The Cost-Effectiveness of Creating a Cap-and-Trade Program

Like a tax increase, a cap-and-trade program for gasoline-related carbon emissions would reduce gasoline consumption in a cost-effective way. Companies would have to buy emission allowances in order to continue producing or importing gasoline, which most likely would lead to higher prices at the pump. By raising the price of gasoline, a cap-and-trade program would give people an incentive to engage in all possible gas-saving activities, including buying more-fuel-efficient vehicles as well as changing their driving habits.

If the main objective of the cap-and-trade program was to decrease carbon emissions, the same level of emission reductions could be achieved at a lower cost by extending the program as broadly as possible--in other words, by making it apply to all sources of carbon emissions throughout the economy, not just the combustion of gasoline. Under one type of broad program (an "upstream" program), all producers and importers of oil, coal, and natural gas would be required to hold allowances based on the carbon content of their fuel--that is, the carbon emitted when the fuel is burned.⁽¹⁴⁾

The cap on carbon emissions would limit the production of carbon-based fossil fuels and would cause the price of those fuels to rise--with price increases reflecting each fuel's allowance requirements and, hence, its carbon content.⁽¹⁵⁾ Those price increases would raise companies' and consumers' costs, encouraging them to decrease their use of fossil fuels and energy-intensive goods and services.
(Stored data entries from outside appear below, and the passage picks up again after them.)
==> flow/design.v (excerpt) <==
module JAM (
input CLK,
input RST,
output reg [2:0] W,
output reg [2:0] J,
input [6:0] Cost,
output reg [3:0] MatchCount,
output reg [9:0] MinCost,
output reg Valid );
Size in the first run: ~1200 cells after synthesis, about 30 I/O pins, about 9200 um^2 of cells after synthesis.
==> flow/config.mk <==
export PLATFORM = sky130hd
export DESIGN_NAME = JAM
export DESIGN_NICKNAME = JAM
export VERILOG_FILES = /design/flow/design.v
export SDC_FILE = /design/flow/constraint.sdc
export NUM_CORES = 4
export LEC_CHECK = 0
export CAP_MARGIN = 20
export CORE_MARGIN = 2
export CORE_UTILIZATION = 58
export SETUP_SLACK_MARGIN = -0.69
export SLEW_MARGIN = 20
==> flow/constraint.sdc <==
create_clock -name core_clock -period 13.1 [get_ports {CLK}]
set_input_delay 2.6200 -clock core_clock [delete_from_list [all_inputs] [get_ports {CLK}]]
set_output_delay 2.6200 -clock core_clock [all_outputs]
set_load 0.01 [all_outputs]
run.sh (not shown) runs the stock make flow with config.mk's settings and CLKGATE_MAP_FILE=.
The first run finished but fails on negative setup slack.
==> next run, changes <==
- ABC_AREA: not set -> 1
- CORE_UTILIZATION: 58 -> 65
- SETUP_SLACK_MARGIN: -0.69 -> not set
- TNS_END_PERCENT: not set -> 5
- clock period: 13.1 -> 11.7 ns (I/O delays scaled with it)
The new run finished with timing, DRC and antenna clean.
Sequential share of layout area is higher by 2.5 points.
Area after synthesis shrinks by about 2.3%.
Combinational power is lower by 15%.
Wire length falls by about 13%.
Via count is lower by about 0.7%.
Final cell count increases by about 6%.
Global-route usage went up by 1.3 points.
Register-to-register slack gets better by 1.2 ns.
Worst hold slack degrades by 0.0047 ns.
Core utilization went up by 2.0 points.
==> next run, changes <==
- CORE_UTILIZATION: 65 -> 72
- CTS_CLUSTER_SIZE: not set -> 10
- TNS_END_PERCENT: 5 -> not set
- clock period: 11.7 -> 15.0 ns (I/O delays scaled with it)
Synthesized area stays the same; power shrinks by about a fifth; clock skew is about the same.
==> next run, changes <==
- CTS_CLUSTER_DIAMETER: not set -> 148
- CTS_CLUSTER_SIZE: 10 -> 99
- SETUP_SLACK_MARGIN: not set -> -0.67
- clock period: 15.0 -> 8.14 ns (I/O delays scaled with it)
Result:
- Now the flow failed in clock tree synthesis (4_1_cts)
- die size is unchanged
- synthesized area does not change
- synthesized cell count stays the same

---

JAM again, from the RTL that the note above started with.
clock: 7.78 ns
lec_check: 0
abc_area: 1
cap_margin: 20
core_aspect_ratio: 0.5
core_margin: 2
core_utilization: 72
cts_cluster_diameter: 396
cts_cluster_size: 97
setup_slack_margin: 0.57
slew_margin: 20
tns_end_percent: 35
The baseline ended with an error in 4_1_cts, error DPL-0038.
Rerun with:
ABC_AREA = default   (was 1)
CORE_ASPECT_RATIO = default   (was 0.5)
CORE_UTILIZATION = 40   (was 72)
CTS_CLUSTER_DIAMETER = default   (was 396)
CTS_CLUSTER_SIZE = default   (was 97)
SETUP_SLACK_MARGIN = default   (was 0.57)
TNS_END_PERCENT = default   (was 35)
clock period = 16.0 ns   (was 7.78 ns; I/O delays follow)
This time the run finished with timing, DRC and antenna clean.
Die size grows by 80%.
Area after synthesis is higher by 2.4%.
Synthesized cell count fell by 16%.
Rerun with:
ABC_AREA = 0   (was default)
CELL_PAD_IN_SITES_GLOBAL_PLACEMENT = 2   (was default)
CORE_ASPECT_RATIO = 0.5   (was default)
CORE_UTILIZATION = 43   (was 40)
CTS_CLUSTER_DIAMETER = 258   (was default)
CTS_CLUSTER_SIZE = 98   (was default)
PLACE_DENSITY = 0.85   (was default)
SETUP_SLACK_MARGIN = 2.66   (was default)
=> The changed run produced a clean layout. Sequential share of layout area goes down by 2.6 points. Routed wire length is higher by 17%. Register-to-register slack improved by 1.6 ns. Final area grows by 15%. Die area goes down by 6.5%. Maximum frequency rises by 12%. Area after synthesis is unchanged. Total power grows by 1.3%. Count of clock-buffer cells in the layout climbs by 2. Clock skew is about the same.
Rerun with:
CORE_UTILIZATION = 27   (was 43)
SETUP_SLACK_MARGIN = default   (was 2.66)
Power grows by 3.2%.
Count of clock-buffer cells in the layout shrinks by 2.
Final cell count grows by 6.0%.
Rerun with:
ABC_AREA = default   (was 0)
CELL_PAD_IN_SITES_GLOBAL_PLACEMENT = default   (was 2)
CORE_ASPECT_RATIO = default   (was 0.5)
CORE_UTILIZATION = 63   (was 27)
CTS_CLUSTER_DIAMETER = default   (was 258)
CTS_CLUSTER_SIZE = default   (was 98)
PLACE_DENSITY = default   (was 0.85)
clock period = 15.0 ns   (was 16.0 ns; I/O delays follow)
Effect: Cell area goes down by 0.86%; power rose by 6.6%; global-route usage grows by 23 points; setup slack gets worse by 0.44 ns; critical path depth is lower by 5; wire length came out lower by 5.9%; register-to-register slack loses 0.44 ns; first-iteration DRC count came out higher by 29%; non-clock buffer count rose by 13; clock-buffer cell count increases by 1; synthesized cell count is unchanged.
Rerun with:
ABC_AREA = 1   (was default)
CORE_UTILIZATION = 65   (was 63)
clock period = 15.4 ns   (was 15.0 ns; I/O delays follow)
=> Worst hold slack stays flat. Final area drops by 9.1%. Worst setup slack is better by 2.1 ns. Global-route usage falls by 1.0 points.

---

## garnet
Starting RTL as in the previous note.
clock: 16.0 ns
lec_check: 0
cap_margin: 20
core_margin: 6
core_utilization: 61
slew_margin: 20
garnet finished every step from synthesis to the final layout, and the layout passed the timing, design-rule and antenna checks.
Here is what was changed in the inputs of onyx compared with garnet.
-- flow/config.mk --
<<< garnet, line 8
>>> onyx, line 8
export ABC_AREA = 0
<<< garnet, line 9
export CORE_MARGIN = 6
export CORE_UTILIZATION = 61
>>> onyx, line 10
export CELL_PAD_IN_SITES_GLOBAL_PLACEMENT = 2
export CORE_ASPECT_RATIO = 0.5
export CORE_MARGIN = 2
export CORE_UTILIZATION = 40
export CTS_CLUSTER_DIAMETER = 258
export CTS_CLUSTER_SIZE = 98
export PLACE_DENSITY = 0.41
<<< garnet, line 12
>>> onyx, line 18
export TNS_END_PERCENT = 5
--- outcome ---
onyx -> garnet: proportion of power drawn by combinational gates flat
Die size: onyx exceeds garnet
onyx vs garnet: number of tap cells inserted up in onyx
Met3 track utilization from global routing (lower): onyx
The run showing the smaller final RePlAce weighted congestion is onyx.
Of the two values seen for standard cell with the maximum stage delay on the critical path, dfrtp_4 was produced by onyx and dfrtp_1 by garnet.
[inputs] amber vs onyx
==> flow/config.mk <==
export PLATFORM = sky130hd
export DESIGN_NAME = JAM
export DESIGN_NICKNAME = JAM
export VERILOG_FILES = /design/flow/design.v
export SDC_FILE = /design/flow/constraint.sdc
export NUM_CORES = 4
export LEC_CHECK = 0
export CAP_MARGIN = 20
export CORE_MARGIN = 6
export CORE_UTILIZATION = 61
export CTS_CLUSTER_SIZE = 37
export GPL_TIMING_DRIVEN = 0
export SLEW_MARGIN = 10
## What came out
NOTE cell depth of the worst flop-to-flop path onyx->amber decreased slightly
amber against onyx: count of buffer and inverter cells on the critical path rose 3; via-per-instance ratio +14%; data arrival time at the worst-slack endpoint now sits higher; critical path depth shows a reduction of about 1.5%.
The global-route usage number comes out higher for amber vs onyx.
When the final numbers for amber and onyx were put side by side, the non-clock buffer count turned out to be greater in amber.
Taking onyx as the reference, in amber sequential cell count was more or less identical; total power went down by 1.1%; number of gates resized after CTS went up by 34.
For harbor, these inputs were changed with respect to amber:
-- flow/config.mk --
<<< amber, line 9
export CORE_MARGIN = 6
export CORE_UTILIZATION = 61
export CTS_CLUSTER_SIZE = 37
export GPL_TIMING_DRIVEN = 0
export SLEW_MARGIN = 10
>>> harbor, line 9
export CELL_PAD_IN_SITES_GLOBAL_PLACEMENT = 2
export CORE_ASPECT_RATIO = 0.5
export CORE_MARGIN = 2
export CORE_UTILIZATION = 40
export CTS_CLUSTER_DIAMETER = 377
export CTS_CLUSTER_SIZE = 98
export PLACE_DENSITY_LB_ADDON = 0.04
export SLEW_MARGIN = 20
Results
Result for amber and harbor: all clean
Going from amber to harbor, met3 routing resource usage after global routing lower; total power per unit cell area went down 1.2%; post-CTS setup-driven buffer insertion count has decreased; minimum clock period lower; post-detailed-routing wire length increased 7.5%.
Taking amber as the reference, in harbor clock network area share has remained practically unchanged; maximum frequency went up about 2.6%.
Power and IR drop assume default switching activity.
As a result, households and businesses throughout the economy would have an incentive to reduce all forms of carbon consumption and thus carbon emissions. (For example, utilities, which account for 38 percent of U.S. carbon emissions, would have an incentive to rely less on coal, which is the most carbon-intensive fossil fuel.) In short, an upstream cap-and-trade program would create an economywide incentive to decrease carbon emissions and would ensure that reductions were made at the lowest possible cost.

In contrast, a cap-and-trade program that covered only producers and importers of gasoline would confine incentives for cutting carbon emissions to the gasoline-consuming sector--which accounts for just 20 percent of U.S. carbon emissions. Such a system would not encourage potentially lower-cost reductions that might have been made outside that sector.

Similarly, raising the gasoline tax would reduce carbon emissions from gasoline consumption but would not encourage reductions in other sectors. Alternatively, levying a tax on the carbon content of all fossil fuels--much like enacting an upstream cap-and-trade program--would create an incentive for carbon reductions throughout the economy.